What does the early years setting do well and what does it need to do better?

Staff know children well. They use effective assessment and planning to design activities that children will engage with.

Staff often challenge them by extending their learning. For example, older children explore sensory play and staff extend this to create 'slime'. Staff allow children to explore a range of textures and colours, mixing them and linking key vocabulary such as 'fluffy, soft and squishy like marshmallows' to extend their language skills and imaginative play.

Staff encourage children to develop a love for books and reading. They select books that they know children will enjoy. Babies show interest in the illustrations and help to turn the pages.

Older children show confidence to join in with the repeated phrases from familiar stories that they enjoy. However, during these key times, group sizes can have large numbers of children, meaning some children cannot hear or see the story and, therefore, do not gain the same learning experience as others.Staff are good role models for the children.

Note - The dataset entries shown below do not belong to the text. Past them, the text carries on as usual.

**config.mk**
```make
export PLATFORM = sky130hd
export DESIGN_NAME = ps_cfg_seq
export DESIGN_NICKNAME = d
export VERILOG_FILES = /design/src/rtl/ps_cfg_seq.sv
export SDC_FILE = /design/constraint.sdc
export NUM_CORES = 1
export LEC_CHECK = 0
export ABC_AREA = 1
export BUFFER_PORTS_ARGS = -buffer_cell sky130_fd_sc_hd__buf_4
export CAP_MARGIN = 20
export CELL_PAD_IN_SITES_DETAIL_PLACEMENT = 2
export CELL_PAD_IN_SITES_GLOBAL_PLACEMENT = 2
export CORE_MARGIN = 2
export CORE_UTILIZATION = 31
export DETAILED_ROUTE_END_ITERATION = 16
export GPL_TIMING_DRIVEN = 0
export PLACE_DENSITY = 0.86
export SLEW_MARGIN = 20
export SYNTH_ARGS = -nofsm -noshare
export SYNTH_HDL_FRONTEND = slang
export SYNTH_SLANG_ARGS = --single-unit
```
**constraint.sdc**
```tcl
create_clock -name clk -period 1.8 [get_ports clk]
set_input_delay 0.09 -clock clk [delete_from_list [all_inputs] [get_ports clk]]
set_output_delay 0.09 -clock clk [all_outputs]
set_load 0.005 [all_outputs]
```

They talk to the children with respect and are attentive to their care needs. For example, staff ask if the children would like help getting their shoes on, or if they would like help cutting their snack, and then they wait for a response. This encourages the children's independence and supports their emotional well-being.

However, there are times when staff do not hear children asking for help due to noise levels. This leaves some children waiting for long periods and, therefore, they miss the beginning of activities and learning experiences.Early mathematical language is emerging through children's play.

Children and staff count as they splash through puddles in their wellington boots. Others learn about things being 'heavy' and 'light' as they explore 'loose parts,' such as buttons, stones and metal items.A strength of the setting is the commitment to ensure all children are included and supported.

Children with special educational needs/and or disabilities (SEND) receive the early help and support that they need. Staff work together with parents and other professionals to identify and target support, to help close any gaps in children's learning. Children with SEND willingly engage in the wider range of small-group sessions that staff provide.

They are developing increasing confidence to engage with their peers and to seek comfort and support from staff across the nursery.The manager is new to her role and has high ambitions for the quality of care and education. She promotes an open-door policy for staff and will take time to seeks their views.

The manager actively encourages staff to contribute to and take the lead on proposed changes. Action plans are reviewed regularly.Parent partnerships are positive.

The manager works hard to build strong links with the children's home. For example, she provides a 'swap shop' outside the provision for parents to utilise. This includes clothes, books and household items to support them should they need it.

Home-learning bags are promoted. These are to provide 'easy-read information' around topics such as allergies and online safety. Staff take the time to provide detailed, personalised feedback to parents about the care and activities provided to their children during the day, which is well received.


The arrangements for safeguarding are effective.The manger and staff ensure the environment is safe for children to play. They assess any risks and put steps in place to minimise potential hazards.

The manager and staff demonstrate a good understanding of their responsibility to safeguard children. They can identify the signs and symptoms that a child may be at risk of harm. Staff know how and when to record and report their concerns to other professionals, such as the local authority.

The manager and staff work alongside other professionals to support families when needed. The manager checks the ongoing suitability of staff working with children.

What does the setting need to do to improve?

To further improve the quality of the early years provision, the provider should: reduce group sizes during activities so all children can experience the same learning opportunities review the noise levels within rooms to ensure all children can express themselves and be heard.